Today, there remain many important situations in which the Einstein field equations have not been solved. Chief among these is the two-body problem, which concerns the geometry of spacetime around two mutually interacting massive objects, such as the Sun and the Earth, or the two stars in a binary star system. The situation gets even more complicated when considering the interactions of three or more massive bodies (the "n-body problem"). However, it is still possible to construct an approximate solution to the field equations in the n-body problem by using the technique of post-Newtonian expansion. In general, the extreme nonlinearity of the Einstein field equations makes it difficult to solve them in all but the most specific cases.

==Non-exact solutions==

The solutions that are not exact are called non-exact solutions. Such solutions mainly arise due to the difficulty of solving the EFE in closed form and often take the form of approximations to ideal system. For most physical scenarios, it is impossible to find an exact solution, so approximations are made. In such cases, non-exact solutions can still be used for modeling realistic cosmological systems. Additionally, many non-exact solutions may be devoid of physical content, but serve as useful counterexamples to theoretical conjectures.

Non-exact solutions are often found using numerical methods or perturbation theory. Common perturbative approaches include taking a Post-Newtonian expansion, which begins with a Newtonian baseline and add corrections to account for relativistic effects. Numerical methods for solving the coupled differential equations include spectral methods in which the functions are expanded in sets of orthogonal polynomials or functions, finite-difference methods, and finite element methods. Computer simulations are also often used to find non-exact solutions, especially in strong field scenarios such as massive stars or black holes, and can help detect critical behaviors and unexpected phenomena. Using computer simulations to find these solutions is a technique called numerical relativity.

==Applications==
There are practical as well as theoretical reasons for studying solutions of the Einstein field equations.

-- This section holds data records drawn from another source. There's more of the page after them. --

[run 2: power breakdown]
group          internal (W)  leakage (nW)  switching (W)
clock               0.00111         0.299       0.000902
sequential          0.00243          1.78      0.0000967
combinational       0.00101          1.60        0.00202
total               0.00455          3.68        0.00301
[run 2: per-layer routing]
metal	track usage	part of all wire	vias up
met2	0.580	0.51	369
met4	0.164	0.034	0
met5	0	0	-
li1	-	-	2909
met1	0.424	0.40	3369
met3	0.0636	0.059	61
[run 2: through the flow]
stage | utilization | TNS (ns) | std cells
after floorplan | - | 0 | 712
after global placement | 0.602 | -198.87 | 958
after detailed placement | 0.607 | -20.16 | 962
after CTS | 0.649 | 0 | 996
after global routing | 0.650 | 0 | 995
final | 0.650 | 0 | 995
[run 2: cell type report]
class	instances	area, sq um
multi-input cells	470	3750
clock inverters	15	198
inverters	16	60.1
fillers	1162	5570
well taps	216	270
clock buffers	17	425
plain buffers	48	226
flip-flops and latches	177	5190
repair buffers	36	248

From a purely mathematical viewpoint, it is interesting to know the set of solutions of the Einstein field equations. Some of these solutions are parametrised by one or more parameters. From a physical standpoint, knowing the solutions of the Einstein Field Equations allows highly-precise modelling of astrophysical phenomena, including black holes, neutron stars, and stellar systems. Predictions can be made analytically about the system analyzed; such predictions include the perihelion precession of Mercury, the existence of a co-rotating region inside spinning black holes, and the orbits of objects around massive bodies.